-- Supplied material follows --

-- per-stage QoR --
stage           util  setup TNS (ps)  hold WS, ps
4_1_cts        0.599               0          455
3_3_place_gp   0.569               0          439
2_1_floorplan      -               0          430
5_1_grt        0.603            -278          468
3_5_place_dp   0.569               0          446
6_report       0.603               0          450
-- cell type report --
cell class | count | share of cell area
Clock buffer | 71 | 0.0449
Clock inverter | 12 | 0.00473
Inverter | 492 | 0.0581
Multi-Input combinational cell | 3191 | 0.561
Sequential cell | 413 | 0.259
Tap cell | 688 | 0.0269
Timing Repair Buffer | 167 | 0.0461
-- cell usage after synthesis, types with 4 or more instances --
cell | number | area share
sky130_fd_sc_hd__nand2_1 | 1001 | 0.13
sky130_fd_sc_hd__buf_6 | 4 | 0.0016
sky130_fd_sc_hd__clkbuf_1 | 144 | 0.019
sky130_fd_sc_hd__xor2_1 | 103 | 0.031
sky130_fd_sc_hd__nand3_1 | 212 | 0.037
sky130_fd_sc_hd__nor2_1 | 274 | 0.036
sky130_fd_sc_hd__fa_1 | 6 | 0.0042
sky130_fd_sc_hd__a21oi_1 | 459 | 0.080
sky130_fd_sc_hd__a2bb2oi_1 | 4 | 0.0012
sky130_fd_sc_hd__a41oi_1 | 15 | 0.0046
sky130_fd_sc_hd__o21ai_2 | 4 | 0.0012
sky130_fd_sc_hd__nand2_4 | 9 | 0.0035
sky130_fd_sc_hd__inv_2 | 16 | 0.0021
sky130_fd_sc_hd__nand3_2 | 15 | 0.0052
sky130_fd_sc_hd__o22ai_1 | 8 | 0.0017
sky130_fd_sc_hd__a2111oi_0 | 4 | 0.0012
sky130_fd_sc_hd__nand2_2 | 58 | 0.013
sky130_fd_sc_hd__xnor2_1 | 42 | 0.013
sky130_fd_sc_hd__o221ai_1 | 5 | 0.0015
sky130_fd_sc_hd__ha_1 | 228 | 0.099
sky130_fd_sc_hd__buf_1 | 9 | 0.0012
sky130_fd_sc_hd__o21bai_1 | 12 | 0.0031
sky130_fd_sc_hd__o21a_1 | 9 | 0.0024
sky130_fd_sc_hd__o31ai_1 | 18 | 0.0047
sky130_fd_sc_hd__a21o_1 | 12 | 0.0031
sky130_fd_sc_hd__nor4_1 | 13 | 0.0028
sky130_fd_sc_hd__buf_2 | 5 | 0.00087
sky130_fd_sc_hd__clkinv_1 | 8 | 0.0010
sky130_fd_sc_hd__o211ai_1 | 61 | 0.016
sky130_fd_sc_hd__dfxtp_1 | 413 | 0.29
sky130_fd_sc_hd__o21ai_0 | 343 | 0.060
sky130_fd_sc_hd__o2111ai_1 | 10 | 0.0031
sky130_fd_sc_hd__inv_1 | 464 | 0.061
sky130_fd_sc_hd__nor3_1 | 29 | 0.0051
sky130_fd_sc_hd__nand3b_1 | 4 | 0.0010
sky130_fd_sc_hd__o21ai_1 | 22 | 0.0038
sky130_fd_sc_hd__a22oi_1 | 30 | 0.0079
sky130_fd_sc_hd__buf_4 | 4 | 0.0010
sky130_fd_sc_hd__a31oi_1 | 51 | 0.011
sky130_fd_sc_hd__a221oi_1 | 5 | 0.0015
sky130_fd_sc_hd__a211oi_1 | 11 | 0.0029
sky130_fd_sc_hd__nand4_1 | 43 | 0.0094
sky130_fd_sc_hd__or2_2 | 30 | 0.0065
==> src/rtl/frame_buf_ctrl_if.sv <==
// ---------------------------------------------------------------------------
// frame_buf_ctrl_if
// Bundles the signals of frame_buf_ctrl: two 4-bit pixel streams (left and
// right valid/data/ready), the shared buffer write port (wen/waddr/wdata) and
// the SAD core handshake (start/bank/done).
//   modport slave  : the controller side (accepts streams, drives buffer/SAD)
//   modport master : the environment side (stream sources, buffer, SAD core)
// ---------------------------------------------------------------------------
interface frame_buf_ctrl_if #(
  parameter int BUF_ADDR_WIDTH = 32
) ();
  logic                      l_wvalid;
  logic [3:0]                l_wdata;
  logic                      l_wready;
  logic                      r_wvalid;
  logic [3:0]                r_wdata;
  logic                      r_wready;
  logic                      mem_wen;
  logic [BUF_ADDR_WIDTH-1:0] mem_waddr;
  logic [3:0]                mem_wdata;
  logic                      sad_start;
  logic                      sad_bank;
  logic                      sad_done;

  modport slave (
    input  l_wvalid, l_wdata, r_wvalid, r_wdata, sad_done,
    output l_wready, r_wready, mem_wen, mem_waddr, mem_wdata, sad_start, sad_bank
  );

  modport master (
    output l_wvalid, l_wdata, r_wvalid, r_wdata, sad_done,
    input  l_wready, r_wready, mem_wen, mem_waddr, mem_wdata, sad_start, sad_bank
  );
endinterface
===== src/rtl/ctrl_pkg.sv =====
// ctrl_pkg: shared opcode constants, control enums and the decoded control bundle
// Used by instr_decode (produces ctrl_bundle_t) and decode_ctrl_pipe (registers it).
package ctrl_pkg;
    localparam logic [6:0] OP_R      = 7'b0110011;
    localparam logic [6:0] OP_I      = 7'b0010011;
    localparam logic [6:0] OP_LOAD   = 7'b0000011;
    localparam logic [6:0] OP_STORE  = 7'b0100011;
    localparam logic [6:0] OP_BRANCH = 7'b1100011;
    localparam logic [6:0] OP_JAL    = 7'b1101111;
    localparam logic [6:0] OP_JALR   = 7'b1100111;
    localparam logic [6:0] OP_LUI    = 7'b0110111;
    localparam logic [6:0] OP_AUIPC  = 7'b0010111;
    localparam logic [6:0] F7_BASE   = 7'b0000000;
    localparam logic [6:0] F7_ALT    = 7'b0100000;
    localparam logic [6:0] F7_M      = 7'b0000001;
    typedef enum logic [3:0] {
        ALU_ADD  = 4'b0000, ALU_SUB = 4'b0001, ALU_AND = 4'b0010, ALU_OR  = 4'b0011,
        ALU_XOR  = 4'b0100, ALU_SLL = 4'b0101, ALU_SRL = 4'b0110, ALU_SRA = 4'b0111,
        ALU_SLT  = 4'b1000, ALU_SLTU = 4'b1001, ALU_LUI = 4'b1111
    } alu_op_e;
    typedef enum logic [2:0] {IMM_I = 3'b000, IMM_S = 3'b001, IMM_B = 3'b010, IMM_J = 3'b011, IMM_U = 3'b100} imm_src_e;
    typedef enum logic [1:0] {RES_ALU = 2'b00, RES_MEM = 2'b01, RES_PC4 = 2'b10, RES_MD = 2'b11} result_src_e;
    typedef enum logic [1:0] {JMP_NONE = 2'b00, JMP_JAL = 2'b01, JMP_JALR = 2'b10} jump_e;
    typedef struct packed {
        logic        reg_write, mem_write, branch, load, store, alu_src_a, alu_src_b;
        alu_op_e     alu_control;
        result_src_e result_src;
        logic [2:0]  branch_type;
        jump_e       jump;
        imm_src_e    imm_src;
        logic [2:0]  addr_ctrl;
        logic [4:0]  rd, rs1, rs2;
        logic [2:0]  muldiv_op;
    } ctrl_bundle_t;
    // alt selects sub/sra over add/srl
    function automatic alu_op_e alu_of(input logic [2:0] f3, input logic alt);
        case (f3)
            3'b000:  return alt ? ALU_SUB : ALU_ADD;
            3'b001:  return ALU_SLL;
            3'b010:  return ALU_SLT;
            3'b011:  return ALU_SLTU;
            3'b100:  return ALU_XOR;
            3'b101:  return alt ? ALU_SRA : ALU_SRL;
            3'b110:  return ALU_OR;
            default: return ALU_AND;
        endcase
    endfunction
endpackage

-- Supplied material concluded --
-- Supplied material follows --

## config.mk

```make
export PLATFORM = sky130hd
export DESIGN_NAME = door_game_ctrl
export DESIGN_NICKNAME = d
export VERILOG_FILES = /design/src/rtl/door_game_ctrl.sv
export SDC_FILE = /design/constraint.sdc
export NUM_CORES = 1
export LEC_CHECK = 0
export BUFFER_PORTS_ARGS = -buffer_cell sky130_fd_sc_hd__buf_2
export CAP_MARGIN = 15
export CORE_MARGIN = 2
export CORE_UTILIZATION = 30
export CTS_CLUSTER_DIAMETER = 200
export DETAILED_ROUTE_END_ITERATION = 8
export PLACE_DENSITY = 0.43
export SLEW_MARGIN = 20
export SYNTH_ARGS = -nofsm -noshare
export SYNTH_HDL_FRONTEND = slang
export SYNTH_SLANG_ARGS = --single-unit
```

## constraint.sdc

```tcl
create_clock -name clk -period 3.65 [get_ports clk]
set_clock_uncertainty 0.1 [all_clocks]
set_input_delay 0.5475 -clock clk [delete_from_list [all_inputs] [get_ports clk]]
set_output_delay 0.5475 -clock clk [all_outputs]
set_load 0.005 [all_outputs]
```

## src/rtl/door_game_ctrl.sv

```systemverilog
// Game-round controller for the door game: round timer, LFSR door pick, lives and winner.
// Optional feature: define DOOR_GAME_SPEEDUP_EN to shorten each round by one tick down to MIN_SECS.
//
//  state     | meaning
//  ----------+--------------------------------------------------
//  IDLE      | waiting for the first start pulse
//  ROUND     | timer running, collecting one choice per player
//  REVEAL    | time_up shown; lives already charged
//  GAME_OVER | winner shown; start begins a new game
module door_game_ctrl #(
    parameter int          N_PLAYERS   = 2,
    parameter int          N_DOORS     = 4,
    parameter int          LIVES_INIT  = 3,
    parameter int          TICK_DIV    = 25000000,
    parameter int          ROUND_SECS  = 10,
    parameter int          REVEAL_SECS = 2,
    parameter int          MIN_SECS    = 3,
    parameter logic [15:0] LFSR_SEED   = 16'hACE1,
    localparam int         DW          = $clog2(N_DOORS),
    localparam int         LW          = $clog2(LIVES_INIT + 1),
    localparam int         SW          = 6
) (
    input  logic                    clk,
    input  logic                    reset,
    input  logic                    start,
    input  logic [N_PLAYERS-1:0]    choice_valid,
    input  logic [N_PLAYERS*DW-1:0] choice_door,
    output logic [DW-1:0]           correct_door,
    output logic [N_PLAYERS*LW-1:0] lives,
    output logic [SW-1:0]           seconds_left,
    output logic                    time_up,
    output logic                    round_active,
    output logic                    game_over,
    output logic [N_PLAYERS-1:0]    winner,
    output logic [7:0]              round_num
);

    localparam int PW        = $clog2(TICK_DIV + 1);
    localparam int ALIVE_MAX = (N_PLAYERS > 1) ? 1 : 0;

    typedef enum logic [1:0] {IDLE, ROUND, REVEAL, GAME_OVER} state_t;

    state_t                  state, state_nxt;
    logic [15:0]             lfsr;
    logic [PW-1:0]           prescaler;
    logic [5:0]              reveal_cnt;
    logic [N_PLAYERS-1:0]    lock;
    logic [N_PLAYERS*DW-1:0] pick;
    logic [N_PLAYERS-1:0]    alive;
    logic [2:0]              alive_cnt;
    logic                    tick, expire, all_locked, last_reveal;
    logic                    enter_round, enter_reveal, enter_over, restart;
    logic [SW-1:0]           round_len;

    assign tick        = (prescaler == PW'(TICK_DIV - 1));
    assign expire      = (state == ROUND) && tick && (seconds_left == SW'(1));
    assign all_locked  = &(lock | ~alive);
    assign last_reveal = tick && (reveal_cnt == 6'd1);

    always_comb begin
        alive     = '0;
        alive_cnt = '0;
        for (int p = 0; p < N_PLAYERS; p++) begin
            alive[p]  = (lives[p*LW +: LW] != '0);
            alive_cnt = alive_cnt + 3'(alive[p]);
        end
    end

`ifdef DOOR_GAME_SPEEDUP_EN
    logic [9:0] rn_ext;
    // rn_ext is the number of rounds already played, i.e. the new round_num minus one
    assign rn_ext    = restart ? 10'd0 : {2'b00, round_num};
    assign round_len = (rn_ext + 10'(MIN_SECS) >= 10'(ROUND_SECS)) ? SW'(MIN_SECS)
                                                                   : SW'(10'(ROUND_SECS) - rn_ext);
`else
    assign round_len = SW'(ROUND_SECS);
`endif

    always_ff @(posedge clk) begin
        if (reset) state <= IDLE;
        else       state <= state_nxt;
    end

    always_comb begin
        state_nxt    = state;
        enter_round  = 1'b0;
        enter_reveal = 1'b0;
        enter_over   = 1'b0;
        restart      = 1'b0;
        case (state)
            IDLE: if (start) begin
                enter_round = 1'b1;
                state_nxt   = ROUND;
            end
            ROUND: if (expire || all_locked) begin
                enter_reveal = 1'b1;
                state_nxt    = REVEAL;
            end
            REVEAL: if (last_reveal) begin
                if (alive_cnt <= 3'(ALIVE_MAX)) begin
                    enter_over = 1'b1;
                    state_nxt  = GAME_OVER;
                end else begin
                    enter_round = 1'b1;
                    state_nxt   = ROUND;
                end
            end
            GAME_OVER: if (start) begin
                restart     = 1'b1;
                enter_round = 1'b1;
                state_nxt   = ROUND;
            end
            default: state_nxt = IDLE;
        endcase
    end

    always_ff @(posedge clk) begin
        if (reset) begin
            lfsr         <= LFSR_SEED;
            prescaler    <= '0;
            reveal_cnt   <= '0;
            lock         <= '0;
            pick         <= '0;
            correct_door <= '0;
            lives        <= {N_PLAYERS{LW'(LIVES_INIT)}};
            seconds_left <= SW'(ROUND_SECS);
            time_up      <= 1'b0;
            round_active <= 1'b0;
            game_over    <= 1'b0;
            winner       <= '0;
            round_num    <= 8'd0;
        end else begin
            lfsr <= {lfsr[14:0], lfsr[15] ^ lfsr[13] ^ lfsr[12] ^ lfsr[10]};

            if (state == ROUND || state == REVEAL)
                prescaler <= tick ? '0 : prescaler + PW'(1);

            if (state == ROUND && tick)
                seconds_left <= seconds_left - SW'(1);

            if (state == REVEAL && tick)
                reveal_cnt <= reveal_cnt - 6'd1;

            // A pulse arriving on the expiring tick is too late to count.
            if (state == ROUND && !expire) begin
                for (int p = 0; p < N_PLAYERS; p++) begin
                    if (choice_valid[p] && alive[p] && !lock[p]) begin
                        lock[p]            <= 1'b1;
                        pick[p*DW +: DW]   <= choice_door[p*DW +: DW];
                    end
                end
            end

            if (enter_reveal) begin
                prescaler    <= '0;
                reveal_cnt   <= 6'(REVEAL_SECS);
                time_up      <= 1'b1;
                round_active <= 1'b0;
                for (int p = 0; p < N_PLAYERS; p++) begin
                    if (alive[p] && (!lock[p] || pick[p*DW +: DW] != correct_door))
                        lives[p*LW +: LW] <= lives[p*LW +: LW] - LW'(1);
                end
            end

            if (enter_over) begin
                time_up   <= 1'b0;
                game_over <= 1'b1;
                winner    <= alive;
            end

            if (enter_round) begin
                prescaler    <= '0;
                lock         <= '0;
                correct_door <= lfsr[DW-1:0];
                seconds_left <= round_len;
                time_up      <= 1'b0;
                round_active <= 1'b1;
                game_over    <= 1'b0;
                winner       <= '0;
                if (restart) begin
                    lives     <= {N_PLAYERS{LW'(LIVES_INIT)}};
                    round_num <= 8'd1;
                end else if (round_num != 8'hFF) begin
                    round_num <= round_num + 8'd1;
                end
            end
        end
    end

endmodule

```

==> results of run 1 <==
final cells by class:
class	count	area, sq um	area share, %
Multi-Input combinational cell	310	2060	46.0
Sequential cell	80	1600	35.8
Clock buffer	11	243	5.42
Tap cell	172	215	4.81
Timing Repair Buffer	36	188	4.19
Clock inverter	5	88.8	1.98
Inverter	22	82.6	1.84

-- Supplied material concluded --

What needs to be done: Could you reproduce exactly the lines of the entries above, from the one with "-- per-stage QoR" through the one with "sky130_fd_sc_hd__nand2_2 | 58 | 0.013", and nothing else?

Answer for this exercise:
-- per-stage QoR --
stage           util  setup TNS (ps)  hold WS, ps
4_1_cts        0.599               0          455
3_3_place_gp   0.569               0          439
2_1_floorplan      -               0          430
5_1_grt        0.603            -278          468
3_5_place_dp   0.569               0          446
6_report       0.603               0          450
-- cell type report --
cell class | count | share of cell area
Clock buffer | 71 | 0.0449
Clock inverter | 12 | 0.00473
Inverter | 492 | 0.0581
Multi-Input combinational cell | 3191 | 0.561
Sequential cell | 413 | 0.259
Tap cell | 688 | 0.0269
Timing Repair Buffer | 167 | 0.0461
-- cell usage after synthesis, types with 4 or more instances --
cell | number | area share
sky130_fd_sc_hd__nand2_1 | 1001 | 0.13
sky130_fd_sc_hd__buf_6 | 4 | 0.0016
sky130_fd_sc_hd__clkbuf_1 | 144 | 0.019
sky130_fd_sc_hd__xor2_1 | 103 | 0.031
sky130_fd_sc_hd__nand3_1 | 212 | 0.037
sky130_fd_sc_hd__nor2_1 | 274 | 0.036
sky130_fd_sc_hd__fa_1 | 6 | 0.0042
sky130_fd_sc_hd__a21oi_1 | 459 | 0.080
sky130_fd_sc_hd__a2bb2oi_1 | 4 | 0.0012
sky130_fd_sc_hd__a41oi_1 | 15 | 0.0046
sky130_fd_sc_hd__o21ai_2 | 4 | 0.0012
sky130_fd_sc_hd__nand2_4 | 9 | 0.0035
sky130_fd_sc_hd__inv_2 | 16 | 0.0021
sky130_fd_sc_hd__nand3_2 | 15 | 0.0052
sky130_fd_sc_hd__o22ai_1 | 8 | 0.0017
sky130_fd_sc_hd__a2111oi_0 | 4 | 0.0012
sky130_fd_sc_hd__nand2_2 | 58 | 0.013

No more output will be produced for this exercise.